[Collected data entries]
# # # # #

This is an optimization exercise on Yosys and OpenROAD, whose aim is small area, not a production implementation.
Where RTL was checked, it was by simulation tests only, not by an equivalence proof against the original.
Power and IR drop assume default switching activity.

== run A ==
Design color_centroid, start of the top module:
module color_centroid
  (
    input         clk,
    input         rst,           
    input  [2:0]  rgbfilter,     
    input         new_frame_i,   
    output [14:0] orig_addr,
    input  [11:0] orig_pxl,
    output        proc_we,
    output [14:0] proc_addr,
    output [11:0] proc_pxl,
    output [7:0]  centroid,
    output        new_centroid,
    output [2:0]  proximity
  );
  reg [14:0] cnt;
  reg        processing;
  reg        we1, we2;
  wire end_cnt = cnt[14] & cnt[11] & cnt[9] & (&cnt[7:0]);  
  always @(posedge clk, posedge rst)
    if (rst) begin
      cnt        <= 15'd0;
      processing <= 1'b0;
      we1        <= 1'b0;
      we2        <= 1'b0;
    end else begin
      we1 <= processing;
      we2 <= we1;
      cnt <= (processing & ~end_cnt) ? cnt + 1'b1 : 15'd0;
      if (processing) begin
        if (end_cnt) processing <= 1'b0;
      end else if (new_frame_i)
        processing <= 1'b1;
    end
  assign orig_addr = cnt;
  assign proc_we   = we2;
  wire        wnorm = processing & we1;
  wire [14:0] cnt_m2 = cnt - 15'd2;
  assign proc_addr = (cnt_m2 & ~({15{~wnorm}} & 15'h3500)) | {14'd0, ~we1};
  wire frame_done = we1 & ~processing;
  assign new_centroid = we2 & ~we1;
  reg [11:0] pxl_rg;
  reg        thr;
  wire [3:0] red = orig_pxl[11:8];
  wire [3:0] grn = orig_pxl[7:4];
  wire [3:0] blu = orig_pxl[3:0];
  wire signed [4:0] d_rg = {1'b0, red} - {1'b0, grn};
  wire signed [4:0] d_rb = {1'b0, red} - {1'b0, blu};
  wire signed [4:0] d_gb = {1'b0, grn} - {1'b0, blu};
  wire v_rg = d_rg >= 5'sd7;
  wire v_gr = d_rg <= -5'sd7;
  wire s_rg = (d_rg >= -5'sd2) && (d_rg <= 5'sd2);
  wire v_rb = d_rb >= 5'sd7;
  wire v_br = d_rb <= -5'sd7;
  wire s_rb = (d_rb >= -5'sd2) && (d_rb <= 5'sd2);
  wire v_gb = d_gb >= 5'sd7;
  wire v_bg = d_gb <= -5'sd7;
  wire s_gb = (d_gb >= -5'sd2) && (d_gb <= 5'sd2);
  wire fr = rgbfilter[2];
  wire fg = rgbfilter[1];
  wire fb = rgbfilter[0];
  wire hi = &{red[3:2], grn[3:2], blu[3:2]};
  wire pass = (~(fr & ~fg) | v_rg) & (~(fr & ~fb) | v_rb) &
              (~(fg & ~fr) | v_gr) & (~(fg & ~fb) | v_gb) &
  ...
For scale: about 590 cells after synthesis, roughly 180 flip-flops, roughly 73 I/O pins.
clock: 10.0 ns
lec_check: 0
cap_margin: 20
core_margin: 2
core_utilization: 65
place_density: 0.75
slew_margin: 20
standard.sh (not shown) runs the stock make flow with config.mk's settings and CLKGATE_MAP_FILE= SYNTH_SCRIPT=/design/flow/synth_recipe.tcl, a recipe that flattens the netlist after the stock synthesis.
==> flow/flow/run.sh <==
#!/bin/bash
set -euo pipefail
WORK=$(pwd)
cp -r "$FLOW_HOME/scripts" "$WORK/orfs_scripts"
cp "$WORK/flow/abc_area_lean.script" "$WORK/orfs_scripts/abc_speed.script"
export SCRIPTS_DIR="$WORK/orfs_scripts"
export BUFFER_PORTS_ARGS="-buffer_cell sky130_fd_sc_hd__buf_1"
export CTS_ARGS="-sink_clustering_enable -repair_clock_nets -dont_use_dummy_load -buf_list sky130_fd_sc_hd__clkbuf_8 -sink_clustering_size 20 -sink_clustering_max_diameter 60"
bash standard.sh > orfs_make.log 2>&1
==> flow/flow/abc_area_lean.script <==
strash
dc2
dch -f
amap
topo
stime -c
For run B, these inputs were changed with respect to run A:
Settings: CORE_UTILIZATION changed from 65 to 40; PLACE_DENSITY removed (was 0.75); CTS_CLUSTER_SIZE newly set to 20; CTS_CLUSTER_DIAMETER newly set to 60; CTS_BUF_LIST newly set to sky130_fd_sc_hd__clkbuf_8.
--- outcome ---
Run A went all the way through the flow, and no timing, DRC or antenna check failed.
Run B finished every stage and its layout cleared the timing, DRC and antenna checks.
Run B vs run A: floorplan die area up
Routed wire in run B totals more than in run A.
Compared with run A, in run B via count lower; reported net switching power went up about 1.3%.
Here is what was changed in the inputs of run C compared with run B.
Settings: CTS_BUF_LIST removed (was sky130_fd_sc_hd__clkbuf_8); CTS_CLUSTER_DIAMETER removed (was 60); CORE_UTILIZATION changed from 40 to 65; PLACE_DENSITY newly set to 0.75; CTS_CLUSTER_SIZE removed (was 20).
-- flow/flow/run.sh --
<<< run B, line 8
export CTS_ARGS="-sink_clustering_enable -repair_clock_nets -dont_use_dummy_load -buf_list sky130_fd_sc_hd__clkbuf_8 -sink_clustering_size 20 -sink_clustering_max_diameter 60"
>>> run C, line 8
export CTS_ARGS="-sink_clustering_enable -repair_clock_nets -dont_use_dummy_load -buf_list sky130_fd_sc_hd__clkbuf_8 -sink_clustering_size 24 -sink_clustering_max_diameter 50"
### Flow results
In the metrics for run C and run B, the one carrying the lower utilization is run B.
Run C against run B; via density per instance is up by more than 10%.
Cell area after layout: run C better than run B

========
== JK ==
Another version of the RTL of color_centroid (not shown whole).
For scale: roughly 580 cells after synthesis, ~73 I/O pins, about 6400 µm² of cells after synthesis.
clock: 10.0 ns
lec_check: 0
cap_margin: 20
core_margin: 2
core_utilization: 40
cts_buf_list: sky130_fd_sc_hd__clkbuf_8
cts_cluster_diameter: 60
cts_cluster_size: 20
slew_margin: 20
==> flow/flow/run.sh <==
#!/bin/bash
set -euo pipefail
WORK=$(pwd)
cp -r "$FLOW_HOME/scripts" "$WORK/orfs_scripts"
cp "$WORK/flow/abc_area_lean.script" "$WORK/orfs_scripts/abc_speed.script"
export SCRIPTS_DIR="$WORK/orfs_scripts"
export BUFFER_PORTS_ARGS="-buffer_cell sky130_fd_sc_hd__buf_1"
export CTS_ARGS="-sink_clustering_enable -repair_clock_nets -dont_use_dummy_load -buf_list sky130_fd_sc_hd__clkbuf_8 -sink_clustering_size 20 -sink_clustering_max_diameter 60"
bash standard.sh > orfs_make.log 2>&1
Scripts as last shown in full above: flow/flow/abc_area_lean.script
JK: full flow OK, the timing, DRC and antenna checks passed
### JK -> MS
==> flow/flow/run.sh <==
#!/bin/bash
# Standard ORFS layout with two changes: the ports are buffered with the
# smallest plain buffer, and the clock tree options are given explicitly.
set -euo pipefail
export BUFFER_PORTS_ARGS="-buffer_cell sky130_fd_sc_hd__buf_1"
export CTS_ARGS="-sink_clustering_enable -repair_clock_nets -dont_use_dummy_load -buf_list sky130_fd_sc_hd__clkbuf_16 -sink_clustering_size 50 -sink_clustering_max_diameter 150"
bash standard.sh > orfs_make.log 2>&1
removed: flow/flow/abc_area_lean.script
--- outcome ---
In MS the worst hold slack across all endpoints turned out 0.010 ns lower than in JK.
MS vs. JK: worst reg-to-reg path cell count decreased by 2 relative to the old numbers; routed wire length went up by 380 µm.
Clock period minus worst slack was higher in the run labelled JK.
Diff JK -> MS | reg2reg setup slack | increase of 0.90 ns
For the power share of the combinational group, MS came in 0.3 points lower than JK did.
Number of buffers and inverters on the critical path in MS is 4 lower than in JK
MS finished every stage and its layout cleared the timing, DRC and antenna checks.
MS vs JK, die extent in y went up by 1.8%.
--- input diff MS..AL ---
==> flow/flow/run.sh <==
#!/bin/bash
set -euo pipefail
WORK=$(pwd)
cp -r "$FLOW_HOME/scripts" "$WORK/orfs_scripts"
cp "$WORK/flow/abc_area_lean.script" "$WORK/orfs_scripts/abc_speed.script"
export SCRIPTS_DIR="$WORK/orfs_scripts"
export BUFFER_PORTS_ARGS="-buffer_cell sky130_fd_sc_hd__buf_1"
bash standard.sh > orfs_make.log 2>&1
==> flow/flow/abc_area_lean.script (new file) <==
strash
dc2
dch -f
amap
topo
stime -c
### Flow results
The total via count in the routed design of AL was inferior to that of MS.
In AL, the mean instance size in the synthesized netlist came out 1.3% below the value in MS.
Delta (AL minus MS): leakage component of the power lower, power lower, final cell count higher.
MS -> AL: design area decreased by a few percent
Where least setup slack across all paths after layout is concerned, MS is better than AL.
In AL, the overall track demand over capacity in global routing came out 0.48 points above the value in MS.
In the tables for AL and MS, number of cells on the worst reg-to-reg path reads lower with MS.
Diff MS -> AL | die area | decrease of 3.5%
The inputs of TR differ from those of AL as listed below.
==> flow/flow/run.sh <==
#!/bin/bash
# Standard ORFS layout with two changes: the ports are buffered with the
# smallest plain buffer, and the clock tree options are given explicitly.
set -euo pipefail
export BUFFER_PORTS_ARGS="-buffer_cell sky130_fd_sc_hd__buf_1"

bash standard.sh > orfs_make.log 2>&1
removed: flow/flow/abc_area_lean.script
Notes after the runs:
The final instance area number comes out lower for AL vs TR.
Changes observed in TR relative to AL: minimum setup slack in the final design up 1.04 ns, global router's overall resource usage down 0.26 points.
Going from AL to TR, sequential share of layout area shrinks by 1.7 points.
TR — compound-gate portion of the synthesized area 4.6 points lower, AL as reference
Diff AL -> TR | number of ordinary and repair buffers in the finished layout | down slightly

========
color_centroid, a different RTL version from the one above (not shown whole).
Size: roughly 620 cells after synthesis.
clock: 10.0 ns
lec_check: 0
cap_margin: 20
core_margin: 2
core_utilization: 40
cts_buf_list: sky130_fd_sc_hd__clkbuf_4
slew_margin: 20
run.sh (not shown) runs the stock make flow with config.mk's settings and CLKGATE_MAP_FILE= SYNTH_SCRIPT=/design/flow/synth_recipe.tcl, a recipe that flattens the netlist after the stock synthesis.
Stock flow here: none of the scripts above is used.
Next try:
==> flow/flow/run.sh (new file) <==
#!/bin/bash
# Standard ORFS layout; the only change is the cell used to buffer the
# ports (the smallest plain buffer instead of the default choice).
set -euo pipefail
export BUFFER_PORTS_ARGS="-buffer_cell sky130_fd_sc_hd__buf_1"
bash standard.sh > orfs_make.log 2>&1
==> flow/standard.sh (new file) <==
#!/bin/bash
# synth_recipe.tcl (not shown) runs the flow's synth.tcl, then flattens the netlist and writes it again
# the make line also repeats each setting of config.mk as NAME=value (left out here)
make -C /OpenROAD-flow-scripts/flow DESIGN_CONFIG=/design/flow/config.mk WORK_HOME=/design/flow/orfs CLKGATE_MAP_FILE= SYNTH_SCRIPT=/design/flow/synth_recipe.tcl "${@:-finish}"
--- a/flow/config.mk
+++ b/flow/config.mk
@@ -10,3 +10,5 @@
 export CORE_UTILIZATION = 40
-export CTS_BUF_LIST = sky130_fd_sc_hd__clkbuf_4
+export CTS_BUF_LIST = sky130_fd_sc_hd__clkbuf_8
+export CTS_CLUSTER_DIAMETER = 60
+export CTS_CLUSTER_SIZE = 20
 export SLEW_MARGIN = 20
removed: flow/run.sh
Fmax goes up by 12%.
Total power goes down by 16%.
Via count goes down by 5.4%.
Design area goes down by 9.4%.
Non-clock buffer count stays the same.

# # # # #

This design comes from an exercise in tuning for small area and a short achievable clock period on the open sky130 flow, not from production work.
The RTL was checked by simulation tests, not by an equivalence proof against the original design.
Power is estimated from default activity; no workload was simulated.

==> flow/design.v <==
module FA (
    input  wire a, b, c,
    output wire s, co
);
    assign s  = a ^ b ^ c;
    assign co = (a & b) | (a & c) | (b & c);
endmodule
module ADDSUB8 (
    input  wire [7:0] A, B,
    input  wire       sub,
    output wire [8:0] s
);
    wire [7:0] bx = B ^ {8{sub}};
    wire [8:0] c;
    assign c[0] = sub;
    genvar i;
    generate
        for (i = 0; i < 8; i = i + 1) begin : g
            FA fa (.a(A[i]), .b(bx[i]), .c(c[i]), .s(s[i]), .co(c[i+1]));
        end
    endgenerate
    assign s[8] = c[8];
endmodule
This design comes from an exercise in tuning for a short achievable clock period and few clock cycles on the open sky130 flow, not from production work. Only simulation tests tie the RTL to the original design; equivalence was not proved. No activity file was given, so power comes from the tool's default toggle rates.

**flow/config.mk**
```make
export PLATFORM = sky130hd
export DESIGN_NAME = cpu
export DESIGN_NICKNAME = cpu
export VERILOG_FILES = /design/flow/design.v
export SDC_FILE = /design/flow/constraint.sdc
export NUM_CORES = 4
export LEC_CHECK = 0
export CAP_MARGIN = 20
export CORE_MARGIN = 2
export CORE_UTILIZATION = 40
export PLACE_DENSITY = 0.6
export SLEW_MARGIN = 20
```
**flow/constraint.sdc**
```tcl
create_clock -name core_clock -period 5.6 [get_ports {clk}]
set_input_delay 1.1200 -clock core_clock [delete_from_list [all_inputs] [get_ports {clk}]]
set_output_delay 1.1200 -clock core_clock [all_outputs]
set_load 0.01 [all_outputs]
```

# # # # #

ASSIGNED TASK: Which lines above contain the word "equivalence"? List them.

FINAL ANSWER:
Where RTL was checked, it was by simulation tests only, not by an equivalence proof against the original.
The RTL was checked by simulation tests, not by an equivalence proof against the original design.
This design comes from an exercise in tuning for a short achievable clock period and few clock cycles on the open sky130 flow, not from production work. Only simulation tests tie the RTL to the original design; equivalence was not proved. No activity file was given, so power comes from the tool's default toggle rates.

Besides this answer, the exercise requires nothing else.